Aim of the exercise:
In the entries below, spot each line with the word "assign" and copy it.

▬▬▬▬▬▬▬▬▬▬

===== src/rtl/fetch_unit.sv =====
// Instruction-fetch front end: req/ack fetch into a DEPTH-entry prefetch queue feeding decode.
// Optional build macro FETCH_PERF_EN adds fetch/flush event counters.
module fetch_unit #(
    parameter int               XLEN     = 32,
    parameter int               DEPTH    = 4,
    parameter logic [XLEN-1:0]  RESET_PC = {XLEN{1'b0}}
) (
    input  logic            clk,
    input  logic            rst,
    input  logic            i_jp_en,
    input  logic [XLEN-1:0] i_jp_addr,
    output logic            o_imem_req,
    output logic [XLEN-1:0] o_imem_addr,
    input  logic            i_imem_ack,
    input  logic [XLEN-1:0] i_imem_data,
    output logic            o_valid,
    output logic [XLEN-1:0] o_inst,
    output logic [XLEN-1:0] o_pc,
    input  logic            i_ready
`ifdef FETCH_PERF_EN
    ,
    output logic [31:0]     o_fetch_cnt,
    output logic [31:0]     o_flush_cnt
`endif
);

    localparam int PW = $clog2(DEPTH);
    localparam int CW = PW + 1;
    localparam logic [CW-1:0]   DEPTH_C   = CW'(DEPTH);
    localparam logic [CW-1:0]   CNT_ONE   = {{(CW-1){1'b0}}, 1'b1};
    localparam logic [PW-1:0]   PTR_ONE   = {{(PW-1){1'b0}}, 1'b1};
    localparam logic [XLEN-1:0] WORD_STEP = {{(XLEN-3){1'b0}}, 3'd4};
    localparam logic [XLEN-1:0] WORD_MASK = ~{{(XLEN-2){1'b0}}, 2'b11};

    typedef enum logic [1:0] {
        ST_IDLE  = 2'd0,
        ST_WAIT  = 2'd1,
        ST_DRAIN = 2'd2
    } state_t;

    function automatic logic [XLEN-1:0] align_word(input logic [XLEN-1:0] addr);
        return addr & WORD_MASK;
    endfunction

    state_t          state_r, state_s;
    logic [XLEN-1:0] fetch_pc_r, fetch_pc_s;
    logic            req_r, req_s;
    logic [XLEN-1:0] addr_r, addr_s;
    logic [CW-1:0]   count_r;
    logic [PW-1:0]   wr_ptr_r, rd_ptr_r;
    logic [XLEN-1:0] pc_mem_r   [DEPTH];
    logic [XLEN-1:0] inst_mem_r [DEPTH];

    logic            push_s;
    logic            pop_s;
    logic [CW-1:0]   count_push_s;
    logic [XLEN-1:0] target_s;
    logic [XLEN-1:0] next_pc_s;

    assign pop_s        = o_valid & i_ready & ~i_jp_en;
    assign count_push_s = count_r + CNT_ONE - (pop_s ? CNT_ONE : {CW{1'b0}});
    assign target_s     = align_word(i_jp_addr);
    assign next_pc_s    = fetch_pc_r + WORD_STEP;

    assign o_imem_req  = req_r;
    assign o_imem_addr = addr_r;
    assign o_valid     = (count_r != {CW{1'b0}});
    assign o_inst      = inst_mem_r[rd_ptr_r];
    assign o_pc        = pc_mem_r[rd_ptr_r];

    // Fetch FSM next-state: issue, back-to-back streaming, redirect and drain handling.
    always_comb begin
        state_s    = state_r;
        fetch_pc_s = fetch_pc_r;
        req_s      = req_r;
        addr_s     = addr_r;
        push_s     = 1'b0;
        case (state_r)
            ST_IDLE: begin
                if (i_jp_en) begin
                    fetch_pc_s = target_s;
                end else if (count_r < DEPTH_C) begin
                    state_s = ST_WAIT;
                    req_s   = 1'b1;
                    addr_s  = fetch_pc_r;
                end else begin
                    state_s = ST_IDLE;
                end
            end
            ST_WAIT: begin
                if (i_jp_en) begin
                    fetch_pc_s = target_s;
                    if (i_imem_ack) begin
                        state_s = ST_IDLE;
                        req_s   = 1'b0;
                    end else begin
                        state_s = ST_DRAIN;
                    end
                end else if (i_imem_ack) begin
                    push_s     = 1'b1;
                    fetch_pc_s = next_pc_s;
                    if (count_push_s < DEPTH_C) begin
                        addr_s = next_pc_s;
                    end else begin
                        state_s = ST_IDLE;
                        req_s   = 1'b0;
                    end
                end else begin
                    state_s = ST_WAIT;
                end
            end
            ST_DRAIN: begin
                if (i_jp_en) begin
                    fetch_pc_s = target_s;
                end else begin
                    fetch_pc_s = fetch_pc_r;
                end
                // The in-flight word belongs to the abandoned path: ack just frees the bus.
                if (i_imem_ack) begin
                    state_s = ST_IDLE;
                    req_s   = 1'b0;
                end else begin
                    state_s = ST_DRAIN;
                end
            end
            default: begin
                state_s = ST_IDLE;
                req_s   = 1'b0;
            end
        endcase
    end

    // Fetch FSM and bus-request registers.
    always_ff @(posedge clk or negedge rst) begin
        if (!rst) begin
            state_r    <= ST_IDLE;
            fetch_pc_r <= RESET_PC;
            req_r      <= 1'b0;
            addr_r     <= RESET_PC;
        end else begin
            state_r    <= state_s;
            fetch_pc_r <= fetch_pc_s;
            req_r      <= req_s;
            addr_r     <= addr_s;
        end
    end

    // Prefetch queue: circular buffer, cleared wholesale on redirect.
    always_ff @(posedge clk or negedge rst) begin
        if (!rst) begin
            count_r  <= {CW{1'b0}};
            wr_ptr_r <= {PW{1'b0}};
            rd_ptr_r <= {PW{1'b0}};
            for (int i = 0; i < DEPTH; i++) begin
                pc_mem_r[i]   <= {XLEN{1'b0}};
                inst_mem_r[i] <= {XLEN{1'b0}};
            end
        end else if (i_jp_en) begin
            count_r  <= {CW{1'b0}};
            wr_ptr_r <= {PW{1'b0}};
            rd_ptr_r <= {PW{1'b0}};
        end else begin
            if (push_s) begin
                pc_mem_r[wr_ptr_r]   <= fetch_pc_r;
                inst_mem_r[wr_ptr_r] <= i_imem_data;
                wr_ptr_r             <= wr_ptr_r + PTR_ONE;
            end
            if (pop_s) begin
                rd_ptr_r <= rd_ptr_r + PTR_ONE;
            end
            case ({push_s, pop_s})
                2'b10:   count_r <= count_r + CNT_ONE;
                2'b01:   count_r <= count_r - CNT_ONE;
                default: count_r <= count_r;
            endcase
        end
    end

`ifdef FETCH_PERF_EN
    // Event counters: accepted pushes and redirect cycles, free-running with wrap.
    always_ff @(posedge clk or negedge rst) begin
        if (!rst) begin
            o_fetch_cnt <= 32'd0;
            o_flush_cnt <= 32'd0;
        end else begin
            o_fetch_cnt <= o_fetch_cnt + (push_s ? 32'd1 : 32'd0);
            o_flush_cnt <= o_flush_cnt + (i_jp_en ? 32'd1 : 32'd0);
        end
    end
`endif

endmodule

▬▬▬▬▬▬▬▬▬▬

Result:
    assign pop_s        = o_valid & i_ready & ~i_jp_en;
    assign count_push_s = count_r + CNT_ONE - (pop_s ? CNT_ONE : {CW{1'b0}});
    assign target_s     = align_word(i_jp_addr);
    assign next_pc_s    = fetch_pc_r + WORD_STEP;
    assign o_imem_req  = req_r;
    assign o_imem_addr = addr_r;
    assign o_valid     = (count_r != {CW{1'b0}});
    assign o_inst      = inst_mem_r[rd_ptr_r];
    assign o_pc        = pc_mem_r[rd_ptr_r];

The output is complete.